Betelgeuse è una supergigante rossa, una stella circa 20 volte più massiccia del Sole e quasi mille volte più grande. Se posizionassimo Betelgeuse al centro del Sistema solare, raggiungerebbe quasi l’orbita di Giove. A causa delle sue dimensioni, l’attrazione gravitazionale sulla superficie della stella è inferiore rispetto a una stella con massa uguale ma con un raggio più piccolo; pertanto le pulsazioni della stella riescono ad espellere gli strati esterni più facilmente. Il gas rilasciato si raffredda e si sviluppa in composti che gli astronomi chiamano polvere. Questo è il motivo per cui le stelle giganti rosse sono un’importante fonte di elementi pesanti nell’universo, da cui alla fine si originano ed evolvono i pianeti e gli organismi viventi. Secondo una delle teorie proposte dagli astronomi, proprio la produzione di questa polvere poteva essere una delle cause più probabili del forte calo della luminosità di Betelgeuse.

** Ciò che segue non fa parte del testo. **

Source: an optimization exercise on an open RTL-to-GDS flow (aim: small area). Production flows keep margins and buffers that such runs may drop. Only simulation tests tie the RTL to the original design; equivalence was not proved. Power and IR drop assume default switching activity.

--- design/flow/flow/run.sh ---
#!/bin/bash
# Standard ORFS layout; ports are buffered with the smallest buffer and the
# clock tree is built from small clock buffers without dummy loads.
set -euo pipefail
export BUFFER_PORTS_ARGS="-buffer_cell sky130_fd_sc_hd__buf_1"
export CTS_ARGS="-sink_clustering_enable -repair_clock_nets -dont_use_dummy_load -buf_list {sky130_fd_sc_hd__clkbuf_2 sky130_fd_sc_hd__clkbuf_4 sky130_fd_sc_hd__clkbuf_8}"
bash standard.sh > standard.log 2>&1
--- design/flow/standard.sh ---
#!/bin/bash
# synth_recipe.tcl (not shown) runs the flow's synth.tcl, then flattens the netlist and writes it again
# the make line also repeats each setting of config.mk as NAME=value (left out here)
make -C /OpenROAD-flow-scripts/flow DESIGN_CONFIG=/design/flow/config.mk WORK_HOME=/design/flow/orfs CLKGATE_MAP_FILE= SYNTH_SCRIPT=/design/flow/synth_recipe.tcl "${@:-finish}"
--- design/flow/config.mk ---
export PLATFORM = sky130hd
export DESIGN_NAME = Digtal_Top
export DESIGN_NICKNAME = Digtal_Top
export VERILOG_FILES = /design/flow/design.v
export SDC_FILE = /design/flow/constraint.sdc
export NUM_CORES = 4
export LEC_CHECK = 0
export CAP_MARGIN = 20
export CORE_MARGIN = 2
export CORE_UTILIZATION = 40
export PLACE_DENSITY = 0.6
export SLEW_MARGIN = 20
--- design/flow/constraint.sdc ---
create_clock -name core_clock -period 5.0 [get_ports {CLOCK_Digtal}]
set_input_delay 1.0000 -clock core_clock [delete_from_list [all_inputs] [get_ports {CLOCK_Digtal}]]
set_output_delay 1.0000 -clock core_clock [all_outputs]
set_load 0.01 [all_outputs]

Per verificare questa ipotesi, Dharmawardena e il suo team hanno analizzato dati nuovi e di archivio presi grazie all’uso di due telescopi: l’Atacama Pathfinder Experiment (Apex) e il James Clerk Maxwell Telescope (Jcmt). Questi telescopi misurano le radiazioni submillimetriche detta anche radiazione terahertz la cui lunghezza d’onda è mille volte maggiore di quella della luce visibile. Questi strumenti vengono impiegati per studiare le polveri nel mezzo interstellare, che non sono facili da osservare, e in questo particolare lavoro hanno aiutato a rivelare più facilmente la presenza di polveri fredde che a queste lunghezze d’onda si illuminano.

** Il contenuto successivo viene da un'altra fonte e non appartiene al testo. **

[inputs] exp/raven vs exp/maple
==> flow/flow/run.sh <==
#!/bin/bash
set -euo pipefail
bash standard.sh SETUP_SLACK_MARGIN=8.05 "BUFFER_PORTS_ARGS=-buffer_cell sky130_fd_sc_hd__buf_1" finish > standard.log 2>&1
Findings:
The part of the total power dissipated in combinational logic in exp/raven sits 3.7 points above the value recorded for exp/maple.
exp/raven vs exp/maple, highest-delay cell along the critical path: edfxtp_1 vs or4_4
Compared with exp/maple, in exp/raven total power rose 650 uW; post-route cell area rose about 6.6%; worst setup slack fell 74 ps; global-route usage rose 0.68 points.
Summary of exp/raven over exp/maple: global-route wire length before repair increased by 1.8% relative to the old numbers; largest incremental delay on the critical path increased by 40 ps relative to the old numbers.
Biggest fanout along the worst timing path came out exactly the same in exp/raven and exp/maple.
Background: an optimization exercise with open tools, aiming at small area. Do not read the settings as production practice. The RTL was checked by simulation tests, not by an equivalence proof against the original design.

==> flow/design.v <==
`timescale 1ns / 1ps
module ClockDivider(
    input M_CLK,
    input RST,
    output ONE_CLK,
    output TWO_CLK,
    output FAST_CLK,
    output ADJ_CLK
    );
	reg[16:0] 	one_counter;	 
	reg[15:0]	two_counter;	 
	reg[7:0]	fast_counter;	 
	reg[14:0]	adj_counter;	 
	reg one_clk;
	reg two_clk;
	reg fast_clk;
	reg adj_clk;
	assign ONE_CLK = one_clk;
	assign TWO_CLK = two_clk;
	assign FAST_CLK = fast_clk;
	assign ADJ_CLK = adj_clk;
	always @ (posedge M_CLK)
		if (RST)
		begin
			one_counter <= 0;
			two_counter <= 0;
			fast_counter <= 0;
			adj_counter <= 0;
			one_clk <= 0;
			two_clk <= 0;
			fast_clk <= 0;
			adj_clk <= 0;
		end
		else
		begin
			if (one_counter == 100000)
				begin
					one_counter <= 0;
					one_clk <= 1;
				end
			else
				begin
					one_counter <= one_counter + 17'b1;
					one_clk <= 0;
				end
			if (two_counter == 50000)
				begin
					two_counter <= 0;
					two_clk <= 1;
				end
			else
				begin
					two_counter <= two_counter + 16'b1;
					two_clk <= 0;
				end
			if (fast_counter == 160)
				begin
					fast_counter <= 0;
					fast_clk <= 1;
				end
			else
				begin
					fast_counter <= fast_counter + 8'b1;
					fast_clk <= 0;
				end
			if (adj_counter == 20000)
				begin
					adj_counter <= 0;
					adj_clk <= 1;
				end
			else
				begin
					adj_counter <= adj_counter + 15'b1;
					adj_clk <= 0;
				end
		end
endmodule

Fotografie di Betelgeuse che mostrano la distribuzione della luminosità sulla sua superficie prima e durante il suo oscuramento. Crediti: Sphere / Eso / M. Montargès et al.

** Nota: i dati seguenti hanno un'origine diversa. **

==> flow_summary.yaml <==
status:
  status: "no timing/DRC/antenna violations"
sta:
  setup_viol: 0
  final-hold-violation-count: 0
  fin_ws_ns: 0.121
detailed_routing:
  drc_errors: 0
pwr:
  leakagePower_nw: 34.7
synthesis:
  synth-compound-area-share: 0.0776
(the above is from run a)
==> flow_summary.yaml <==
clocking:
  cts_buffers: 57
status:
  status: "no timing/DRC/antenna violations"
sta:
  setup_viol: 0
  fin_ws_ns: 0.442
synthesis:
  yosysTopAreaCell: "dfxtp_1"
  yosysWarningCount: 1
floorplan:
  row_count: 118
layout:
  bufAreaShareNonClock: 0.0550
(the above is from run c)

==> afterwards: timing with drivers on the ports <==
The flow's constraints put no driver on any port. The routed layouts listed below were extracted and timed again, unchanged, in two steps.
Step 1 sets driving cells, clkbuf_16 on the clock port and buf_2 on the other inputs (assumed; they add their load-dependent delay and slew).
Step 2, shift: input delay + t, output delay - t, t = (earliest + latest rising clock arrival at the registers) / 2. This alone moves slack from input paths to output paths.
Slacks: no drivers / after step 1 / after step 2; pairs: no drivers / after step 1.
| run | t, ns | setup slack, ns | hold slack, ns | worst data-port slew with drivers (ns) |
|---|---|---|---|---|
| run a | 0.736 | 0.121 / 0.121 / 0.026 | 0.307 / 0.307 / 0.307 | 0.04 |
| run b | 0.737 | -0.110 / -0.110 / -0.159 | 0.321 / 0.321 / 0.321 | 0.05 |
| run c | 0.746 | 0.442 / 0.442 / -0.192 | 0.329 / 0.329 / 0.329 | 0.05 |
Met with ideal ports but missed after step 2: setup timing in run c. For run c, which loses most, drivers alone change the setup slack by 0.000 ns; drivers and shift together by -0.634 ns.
This is an optimization exercise on Yosys and OpenROAD, whose aim is small area, a short achievable clock period and few clock cycles, not a production implementation. In this exercise RTL edits were held to simulation tests only and were not proved equivalent to the original.

run 1:
Design alu_top, start of the top module:
module alu_top(
    input wire clk,
    input wire reset,
    input wire [7:0] operand_a,
    input wire [7:0] operand_b,
    input wire [1:0] operation,
    input wire start,
    output reg [15:0] result,
    output wire ready,
    output reg overflow,
    output reg zero
);
Settings: LEC_CHECK=0, ABC_AREA=1, CAP_MARGIN=20, CORE_MARGIN=2, CORE_UTILIZATION=70, CTS_BUF_LIST=sky130_fd_sc_hd__clkbuf_4, SETUP_SLACK_MARGIN=1.9, SLEW_MARGIN=20; clock period 7.0 ns.
standard.sh (not shown) runs the stock make flow with config.mk's settings and CLKGATE_MAP_FILE= SYNTH_SCRIPT=/design/flow/synth_recipe.tcl, a recipe that flattens the netlist after the stock synthesis.
==> flow/flow/run.sh <==
#!/bin/bash
# Standard layout, with the port buffers made of sky130_fd_sc_hd__buf_2 cells
# (buffer_ports otherwise picks the slow clkdlybuf4s50_1). Every port is still buffered.
set -euo pipefail
export BUFFER_PORTS_ARGS="-buffer_cell sky130_fd_sc_hd__buf_2"
bash standard.sh > standard.log 2>&1
Testbench counts of run 1, summed over its fixed seeds: cycles 4,589.
Inputs modified between run 1 and run 2:
# run 1
export LEC_CHECK = 0
export ABC_AREA = 1
export CAP_MARGIN = 20
export CORE_MARGIN = 2
export CORE_UTILIZATION = 70
export CTS_BUF_LIST = sky130_fd_sc_hd__clkbuf_4
export SETUP_SLACK_MARGIN = 1.9
export SLEW_MARGIN = 20
create_clock -name core_clock -period 7.0 [get_ports {clk}]
# run 2
export LEC_CHECK = 0
export ABC_AREA = 1
export CAP_MARGIN = 20
export CORE_MARGIN = 2
export CORE_UTILIZATION = 70
export CTS_BUF_LIST = sky130_fd_sc_hd__clkbuf_8
export SETUP_SLACK_MARGIN = 2.0
export SLEW_MARGIN = 20
create_clock -name core_clock -period 7.0 [get_ports {clk}]
--- outcome ---
Looking at the reports, run 2 completed the entire flow and the layout it produced met the timing, design-rule and antenna checks.
Of run 1 and run 2, the run reporting the lower routed via count was run 1.
For the number of nets in the finished design, run 2 came in about 0.54% higher than run 1 did.
Inputs modified between run 2 and run 3:
# run 2
export LEC_CHECK = 0
export ABC_AREA = 1
export CAP_MARGIN = 20
export CORE_MARGIN = 2
export CORE_UTILIZATION = 70
export CTS_BUF_LIST = sky130_fd_sc_hd__clkbuf_8
export SETUP_SLACK_MARGIN = 2.0
export SLEW_MARGIN = 20
create_clock -name core_clock -period 7.0 [get_ports {clk}]
# run 3
export LEC_CHECK = 0
export ABC_AREA = 1
export CAP_MARGIN = 20
export CORE_MARGIN = 2
export CORE_UTILIZATION = 50
export CTS_BUF_LIST = sky130_fd_sc_hd__clkbuf_8
export SETUP_SLACK_MARGIN = 2.2
export SLEW_MARGIN = 20
create_clock -name core_clock -period 7.0 [get_ports {clk}]
==> run notes <==
Both conditions hold for run 3: the flow ran to the end and the final layout passed the timing, design-rule and antenna checks. In run 3 the worst setup slack turned out 0.042 ns higher than in run 2. Run 3 vs. run 2: share of the final layout cell area in sequential cells went down. | part of the cycle the worst path needs | higher: run 2 |.
The following lists how run 4 was set up differently from run 3:
# run 3
export LEC_CHECK = 0
export ABC_AREA = 1
export CAP_MARGIN = 20
export CORE_MARGIN = 2
export CORE_UTILIZATION = 50
export CTS_BUF_LIST = sky130_fd_sc_hd__clkbuf_8
export SETUP_SLACK_MARGIN = 2.2
export SLEW_MARGIN = 20
create_clock -name core_clock -period 7.0 [get_ports {clk}]
# run 4
export LEC_CHECK = 0
export ABC_AREA = 1
export CAP_MARGIN = 20
export CORE_MARGIN = 2
export CORE_UTILIZATION = 70
export CTS_BUF_LIST = sky130_fd_sc_hd__clkbuf_8
export SETUP_SLACK_MARGIN = 1.8
export SLEW_MARGIN = 20
create_clock -name core_clock -period 7.0 [get_ports {clk}]
==> comparison <==
Looking at global placer's final weighted congestion, run 4 sits 0.045 above run 3.
[compare] base=run 3 new=run 4: utilization up 16 points, xor and xnor area share after synthesis held steady, global-route wire length before repair shrank by 690 um, final worst-path cycle share shows an increase of 3.1 points.
Compared with run 3, run 4 shows post-layout instance count excluding filler cells that has gone down by a few percent.
From run 3 to run 4 the numbers moved as follows: standard cell area after detailed placement down 49 sq um; number of iterations in the first detailed-routing pass up 3.

========
oak:
Another version of the RTL of alu_top (not shown whole).
Size in the first run: ~710 cells after synthesis, ~40 I/O pins.
// alu_top
module alu_top(
    input wire clk,
    input wire reset,
    input wire [7:0] operand_a,
    input wire [7:0] operand_b,
    input wire [1:0] operation,
    input wire start,
    output reg [15:0] result,
    output wire ready,
    output reg overflow,
    output reg zero
);
Settings: LEC_CHECK=0, ABC_AREA=1, CAP_MARGIN=20, CORE_MARGIN=2, CORE_UTILIZATION=40, CTS_BUF_LIST=sky130_fd_sc_hd__clkbuf_8, CTS_CLUSTER_DIAMETER=500, CTS_CLUSTER_SIZE=50, SETUP_SLACK_MARGIN=0.2, SLEW_MARGIN=20; clock period 7.0 ns.
Scripts as last shown in full above: flow/flow/run.sh
Testbench counts of oak, summed over its fixed seeds: cycles 4,589.
#### Input delta (pine over oak)
Settings: removing CTS_BUF_LIST (formerly sky130_fd_sc_hd__clkbuf_8); removing CTS_CLUSTER_DIAMETER (formerly 500); removing CTS_CLUSTER_SIZE (formerly 50); changing SETUP_SLACK_MARGIN from 0.2 to 1.0.
==> flow/run.sh (new file) <==
#!/bin/bash
# synth_recipe.tcl (not shown) runs the flow's synth.tcl, then flattens the netlist and writes it again
# the make line also repeats each setting of config.mk as NAME=value (left out here)
make -C /OpenROAD-flow-scripts/flow DESIGN_CONFIG=/design/flow/config.mk WORK_HOME=/design/flow/orfs CLKGATE_MAP_FILE= SYNTH_SCRIPT=/design/flow/synth_recipe.tcl finish
removed: flow/flow/run.sh
removed: flow/standard.sh
### Flow results
Total wire length on pine is behind oak. All-layer global routing usage delta for pine relative to oak: 2.7 points higher. Met2 capacity usage during global routing delta for pine relative to oak: 7.4 points higher. pine against oak: smallest hold slack now sits lower, cell count higher, number of max-capacitance violations reported closely matched the old numbers. Remaining number of nets flagged by the antenna check after routing: pine vs oak identical.
From an optimization exercise on the open Yosys and OpenROAD flow, aimed at small area; shortcuts taken in it are not production practice.
Only simulation tests tie the RTL to the original design; equivalence was not proved.
The clock port is modelled as an ideal driver; clocking choices that lean on that would not hold on a real chip.
Power figures rest on the tool's default switching activity, not on a simulated workload.

==> run F: inputs <==
==> flow/design.v (excerpt) <==
module conv_l1(
    	input clk,
    	input reset,
    	input [7:0] pxl_in,
		input [7:0] kernel_00, input [7:0] kernel_01, input [7:0] kernel_02,
		input [7:0] kernel_10, input [7:0] kernel_11, input [7:0] kernel_12,
		input [7:0] kernel_20, input [7:0] kernel_21, input [7:0] kernel_22,
    	output [15:0] pxl_out,
		output valid
    );
Settings: LEC_CHECK=0, CAP_MARGIN=20, CORE_MARGIN=2, CORE_UTILIZATION=55, GPL_TIMING_DRIVEN=0, PLACE_DENSITY=0.7, SETUP_SLACK_MARGIN=0.1, SLEW_MARGIN=20, SYNTH_HIERARCHICAL=1; clock period 12.0 ns.
standard.sh (not shown) runs the stock make flow with config.mk's settings and CLKGATE_MAP_FILE= SYNTH_SCRIPT=/design/flow/synth_recipe.tcl, a recipe that flattens the netlist after the stock synthesis.
==> flow/flow/run.sh <==
#!/bin/bash
# The standard layout (standard.sh), run with these changes:
# - clock tree synthesis builds sink clusters of 33 flip-flops driven by
#   buf_12, with buf_8 above them and no dummy loads; post_cts.tcl then
#   resizes each leaf buffer to the smallest that keeps the flip-flop
#   clock-pin slew under LEAF_SLEW_PS (estimated after placement);
# - io.tcl puts all ports next to each other on the left edge;
# - every port gets a buf_2 as its port buffer (resized later as needed);
# - clock nets may be routed from met2 up.
# ORFS writes each step's full log under orfs/logs; make's own output goes
# to standard.log.
set -euo pipefail
here=$(cd "$(dirname "$0")" && pwd)
export CTS_ARGS="-sink_clustering_enable -repair_clock_nets -dont_use_dummy_load -sink_clustering_size 33 -sink_clustering_max_diameter 80 -buf_list sky130_fd_sc_hd__buf_12 -tree_buf sky130_fd_sc_hd__buf_8"
export POST_CTS_TCL="$here/post_cts.tcl"
export LEAF_SLEW_PS=118
export IO_CONSTRAINTS="$here/io.tcl"
export MIN_CLK_ROUTING_LAYER=met2
export BUFFER_PORTS_ARGS="-buffer_cell sky130_fd_sc_hd__buf_2"
bash standard.sh > standard.log 2>&1
==> flow/flow/post_cts.tcl <==
# Runs at the end of ORFS's CTS step (POST_CTS_TCL): resize the clock-tree
# leaf buffers to the smallest that keeps the flip-flop clock-pin slew low.
source [file join [file dirname [info script]] leafsize.tcl]
set_propagated_clock [all_clocks]
estimate_parasitics -placement
leaf_resize $::env(LEAF_SLEW_PS) {sky130_fd_sc_hd__buf_2 sky130_fd_sc_hd__buf_4 sky130_fd_sc_hd__buf_6 sky130_fd_sc_hd__buf_8 sky130_fd_sc_hd__buf_12 sky130_fd_sc_hd__clkbuf_16 sky130_fd_sc_hd__buf_16}
detailed_placement
check_placement -verbose
Other scripts of this flow, unchanged in this note and not shown: flow/flow/io.tcl, flow/flow/leafsize.tcl
==> inputs of run E, as changes to run F <==
CORE_UTILIZATION = 60   (was 55)
PLACE_DENSITY = 0.75   (was 0.7)
TNS_END_PERCENT = 10   (was unset)
==> inputs of run P, as changes to run F <==
==> flow/flow/run.sh (replaced) <==
#!/bin/bash
# The standard layout (standard.sh) with a leaner clock tree: clock tree
# synthesis builds sink clusters of buf_12 without dummy loads, then
# post_cts.tcl resizes each leaf buffer to the smallest that keeps the
# flip-flop clock-pin slew under LEAF_SLEW_PS.
set -euo pipefail
here=$(cd "$(dirname "$0")" && pwd)
export CTS_ARGS="-sink_clustering_enable -repair_clock_nets -dont_use_dummy_load -sink_clustering_size 33 -sink_clustering_max_diameter 80 -buf_list sky130_fd_sc_hd__buf_12 -tree_buf sky130_fd_sc_hd__buf_8"
export POST_CTS_TCL="$here/post_cts.tcl"
export LEAF_SLEW_PS=118
export IO_CONSTRAINTS="$here/io.tcl"
export MIN_CLK_ROUTING_LAYER=met2
export BUFFER_PORTS_ARGS="-buffer_cell sky130_fd_sc_hd__buf_2"
bash standard.sh > standard.log 2>&1
--- a/flow/flow/post_cts.tcl
+++ b/flow/flow/post_cts.tcl
@@ -8 +8,3 @@
 check_placement -verbose
+source [file join [file dirname [info script]] report_leaf.tcl]
+report_leaf_slews [file join $::env(LOG_DIR) leaf_cts.txt]
==> flow/flow/report_leaf.tcl (new file) <==
# Report, per clock-tree leaf net, the worst flip-flop clock-pin slew (ps)
# with the parasitics estimated at this point of the flow.
proc report_leaf_slews {file} {
  set f [open $file w]
  foreach inst [[ord::get_db_block] getInsts] {
    if {![string match "clkbuf_*" [$inst getName]]} continue
    set out ""
    foreach it [$inst getITerms] { if {[$it isOutputSignal]} { set out [$it getNet] } }
    if {$out eq "" || $out eq "NULL"} continue
    set sinks [get_pins -of_objects [get_nets [$out getName]] -filter "direction==input"]
    set w 0
    foreach pin $sinks {
      foreach q {slew_max_rise slew_max_fall} { set s [get_property $pin $q]; if {$s > $w} { set w $s } }
    }
    puts $f "[$out getName] [[$inst getMaster] getName] [llength $sinks] [format %.2f [expr {$w*1000}]]"
  }
  close $f
}
CORE_UTILIZATION = 60   (was 55)
PLACE_DENSITY = 0.75   (was 0.7)
==> notes.md <==
Outcome: run E complete, but fails checks; run F timing/DRC/antenna clean; run P timing/DRC/antenna clean
Reasons for failing layout checks: run E negative setup slack; run F -; run P -
Total wire length after detailed routing: run E 449,000 um; run F 433,000 um; run P 450,000 um
Layout overhead on the synthesized area: run E 6.33%; run F 6.57%; run P 6.37%
Final setup violating endpoints: run E 2; run F 0; run P 0
Max VDD drop: run E 0.00104 V; run F 0.00191 V; run P 0.00107 V
WL per Instance: run E 15.0 um; run F 14.1 um; run P 15.0 um
Part of the cycle the worst path needs: run E 1.00; run F 0.989; run P 0.992
Antenna violations before repair: run E 33; run F 39; run P 34
Die Footprint: run E 671,000 um2; run F 732,000 um2; run P 671,000 um2
Core Util, Final: run E 0.640; run F 0.589; run P 0.640
Clock power share: run E 0.267; run F 0.261; run P 0.266
Buffers, non-clock: run E 135; run F 131; run P 148
Worst Max-Slew Pin Slew: run E 1.26 ns; run F 1.32 ns; run P 1.18 ns
Routed met2 length: run E 178,000 um; run F 169,000 um; run P 178,000 um
Beginning of the critical path: run E kernel_10[7]; run F kernel_10[4]; run P kernel_02[3]
Sum of net half-perimeters after detailed placement: run E 244,000 um; run F 236,000 um; run P 244,000 um
Power per Cell Area: run E 222 nW/um2; run F 226 nW/um2; run P 222 nW/um2
Overall track demand over capacity in global routing: run E 0.132; run F 0.117; run P 0.132

==> re-timing with driven ports <==
In the flow no input, the clock included, has a driving cell. The finished layouts below were timed again as built, in two steps. Step 1, drivers: a clkbuf_16 drives clk and a buf_2 each remaining input, both assumed. Step 2 times the ports against the registers' clock, not the clock port: input delays grow and output delays shrink by t, the midpoint of the rising clock arrivals with the driver on. Slacks: ideal ports / drivers / drivers and shift; pairs: ideal ports / drivers.
run	shift t [ns]	setup WS [ns]	latest minus earliest clock arrival (ns)
run F	1.169	0.131 / 0.037 / 0.037	0.245 / 0.244
run E	1.164	-0.051 / -0.114 / -0.114	0.246 / 0.245
run P	1.161	0.098 / 0.037 / 0.037	0.246 / 0.246
For run F, which loses most, drivers alone change the setup slack by -0.094 ns; drivers and shift together by -0.094 ns.
Background: an optimization exercise with open tools, aiming at small area. Do not read the settings as production practice.
At most, simulation tests tie the RTL to the original design; equivalence was not proved.
No functional check of the RTL was part of run 6.
Power is estimated from default activity; no workload was simulated.

==> design/flow/design.v <==
`timescale 1ns / 1ps
module Car_Alarm_System_S (
input Brake_depressed_switch , Hidden_switch , Ignition_switch , Driver_door , Passenger_door ,Clock, System_reset,
output Fuel_pump_power , Siren , Status_indicator
);
  wire [3:0] value;
  wire [1:0] interval;
  wire expired,start_timer, one_hz;
 wire Brake_depressed_switch_d , Hidden_switch_d , Ignition_switch_d , Driver_door_d , Passenger_door_d , System_reset_d;
    Debouncer D1 (Clock, System_reset, System_reset_d);
    Debouncer D2 (Clock, Ignition_switch, Ignition_switch_d);
    Debouncer D3 (Clock, Brake_depressed_switch, Brake_depressed_switch_d);
    Debouncer D4 (Clock, Hidden_switch, Hidden_switch_d);
    Debouncer D5 (Clock, Driver_door, Driver_door_d);
    Debouncer D6 (Clock, Passenger_door, Passenger_door_d);
  fuel_pump_logic FPL(Clock,System_reset_d, Brake_depressed_switch_d , Hidden_switch_d , Ignition_switch_d , Fuel_pump_power);
  Anti_theft_FSM ATF( System_reset_d,Clock , Ignition_switch_d , Driver_door_d , Passenger_door_d, expired , one_hz , start_timer , Siren , Status_indicator , interval);
  time_parameters TP(interval,  Clock , value );
  timer T ( System_reset_d, Clock ,start_timer, value, expired, one_hz);
endmodule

«Ciò che ci ha sorpreso è stato il fatto che Betelgeuse sia diventata più scura del 20% anche nella gamma di onde submillimetriche», dice Steve Mairs dell’Osservatorio dell’Asia orientale, fra gli autori dello studio. I ricercatori, dopo varie verifiche nel range spettrale, sono arrivati alla conclusione che un tale comportamento non è compatibile con la presenza di polvere e che il cambiamento di luminosità misurato sia da attribuire all’attività della stella stessa.

Le leggi della fisica dicono che la luminosità di una stella dipende dal suo diametro e soprattutto dalla sua temperatura superficiale. Se diminuisce anche solo la dimensione della stella, la luminosità diminuisce ugualmente in tutte le lunghezze d’onda. Tuttavia, i cambiamenti di temperatura influenzano diversamente le radiazioni emesse lungo lo spettro elettromagnetico. Secondo gli scienziati, l’oscuramento misurato in luce visibile e onde submillimetriche è quindi la prova di una riduzione della temperatura media della superficie di Betelgeuse, che quantificano a 200 °C.

«Tuttavia, è più probabile una distribuzione asimmetrica della temperatura», aggiunge Peter Scicluna dell’European Southern Observatory (Eso), co-autore dello studio, «Le corrispondenti immagini ad alta risoluzione di Betelgeuse da dicembre 2019 mostrano aree di diversa luminosità. Insieme al nostro risultato, queste indicano delle enormi macchie stellari che coprono il 50-70 per cento della superficie visibile e hanno una temperatura inferiore rispetto alla fotosfera più luminosa».

Le macchie sono comuni nelle stelle giganti, ma non su questa scala. Non si sa molto sulla loro vita, anche se i calcoli del modello teorico sembrano essere compatibili con la durata del calo di luminosità di Betelgeuse. Sappiamo dal Sole che la quantità di macchie sulle sua superficie aumenta e diminuisce in un ciclo di 11 anni, ma non è chiaro se le supergiganti rosse abbiano un meccanismo simile. 

 «Le osservazioni nei prossimi anni ci diranno se la forte riduzione della luminosità di Betelgeuse è correlata a un ciclo di macchie solari», conclude Dharmawardena, «In ogni caso, Betelgeuse rimarrà un oggetto entusiasmante da studiare per il futuro».